The downward volatility we’ve seen in the last year or so in emerging market equity and debt, precious metals, industrial commodities and finally us equities and bond yields has typically been blamed on weak demand from emerging markets and the new-found strength of the U.S. dollar.
And recently there’s been talk that the growth issues in emerging markets is merely the “third wave” of what has been a rolling financial crisis that started here and nearly brought the global economy to its knees in 2008/09, moved its way to Europe in 2010/11 (the jury is still out on whether or not it has actually ended there) and has in the last 18 months engulfed countries like Brazil, Russia and most importantly China.
Yesterday, Business Insider had a piece (Investors are terrified by the ‘Third Wave’ of the financial crisis) arguing that for the rolling crisis to truly end, there needs to be massive deleveraging everywhere, as has been done in the U.S. and is underway in Europe and likely to come to a head in China soon:
A Chinese slowdown has knock-on effects for other emerging markets given just how much raw material China has hoovered up over the years. Its voracious appetite has helped support plenty of economies.
Meanwhile, the private sector in many emerging markets has been bingeing on credit for the last decade, while corporations in the western world have been slowing down their debt accumulation, or even deleveraging.
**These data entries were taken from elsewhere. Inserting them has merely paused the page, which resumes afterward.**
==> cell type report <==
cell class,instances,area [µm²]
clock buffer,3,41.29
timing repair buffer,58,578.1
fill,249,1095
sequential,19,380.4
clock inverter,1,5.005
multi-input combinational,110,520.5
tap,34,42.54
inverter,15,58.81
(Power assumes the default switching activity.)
That’s led to what HSBC has called a “toxic mix” of debt and low growth in emerging markets.Goldman Sachs’ recently dubbed the cocktail the “third wave” of the financial crisis, driven by China’s shifting economy.
While the S&P 500 (SPX) levitates within a few percent from its all time highs (made this Summer), it’s important to note that Brazilian, Chinese and Russian equity markets are once again showing signs of stress, with Brazil’s Bovespa down nearly 8% from its one month high, China’s Shanghai Composite down 6% from its one month high and Russian’s RTS index down 7% in the last week. This is with the backdrop of a surging US Dollar. The USD Index (DXY) is about to trade at levels not seen since 2003 (a time when the Fed Funds rate was around 1%, which prior to 2009 was the lowest rate ever!)
As I write, I am listening in the background to peeps on CNBC talking about a Santa Claus Rally. The discussions around the term almost make me vomit because the implication is it’s driven by happy investors around the Holidays. In reality, when stocks rally into year end it is nothing more than asset managers marking their books so they can get paid! And as we’ve seen the past two years, the Santa Rally can quickly become a New Year’s Hangover.
At this point with the SPX up 1% on the year I think its safe to say that the most likely outcome is up or down a couple percent from current levels into year end. The Dec 31st at the money straddle is offered at about 3.25% of the index, probably a bit rich, but reflecting nervousness in front of central bank meetings. This will come in dramatically right after the Dec 16th FOMC meeting. But if things were to heat up in the coming weeks in emerging market equity and credit markets, with the inverse reaction in global commodity markets, no matter what happens into year end, the SPX could be setting up for the sort of 5% or so decline its has experienced in the last two January into early February.